▶ [What to do]: Exactly as they appear, copy the lines from the start of the entries below to the line containing "export CORE_MARGIN = 4", both ends included.

▶ [Records for processing]:
<file path="config.mk">
export PLATFORM = sky130hd
export DESIGN_NAME = bbc_exec
export DESIGN_NICKNAME = d
export VERILOG_FILES = /design/src/include/bbc_pkg.sv /design/src/include/bbc_bit_if.sv /design/src/rtl/bbc_bit_unit.sv /design/src/rtl/bbc_exec.sv
export SDC_FILE = /design/constraint.sdc
export NUM_CORES = 1
export LEC_CHECK = 0
export BUFFER_PORTS_ARGS = -buffer_cell sky130_fd_sc_hd__buf_2
export CORE_MARGIN = 4
export CORE_UTILIZATION = 50
export CTS_CLUSTER_SIZE = 25
export DETAILED_ROUTE_END_ITERATION = 10
export HOLD_SLACK_MARGIN = 0.03
export PLACE_DENSITY = 0.79
export SYNTH_ARGS = -nofsm -noshare
export SYNTH_HDL_FRONTEND = slang
export SYNTH_SLANG_ARGS = --single-unit
</file>
<file path="constraint.sdc">
create_clock -name clk_i -period 2.8 [get_ports clk_i]
set_input_delay 0.56 -clock clk_i [delete_from_list [all_inputs] [get_ports clk_i]]
set_output_delay 0.56 -clock clk_i [all_outputs]
set_load 0.01 [all_outputs]
</file>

▶ [Result of this task]:
<file path="config.mk">
export PLATFORM = sky130hd
export DESIGN_NAME = bbc_exec
export DESIGN_NICKNAME = d
export VERILOG_FILES = /design/src/include/bbc_pkg.sv /design/src/include/bbc_bit_if.sv /design/src/rtl/bbc_bit_unit.sv /design/src/rtl/bbc_exec.sv
export SDC_FILE = /design/constraint.sdc
export NUM_CORES = 1
export LEC_CHECK = 0
export BUFFER_PORTS_ARGS = -buffer_cell sky130_fd_sc_hd__buf_2
export CORE_MARGIN = 4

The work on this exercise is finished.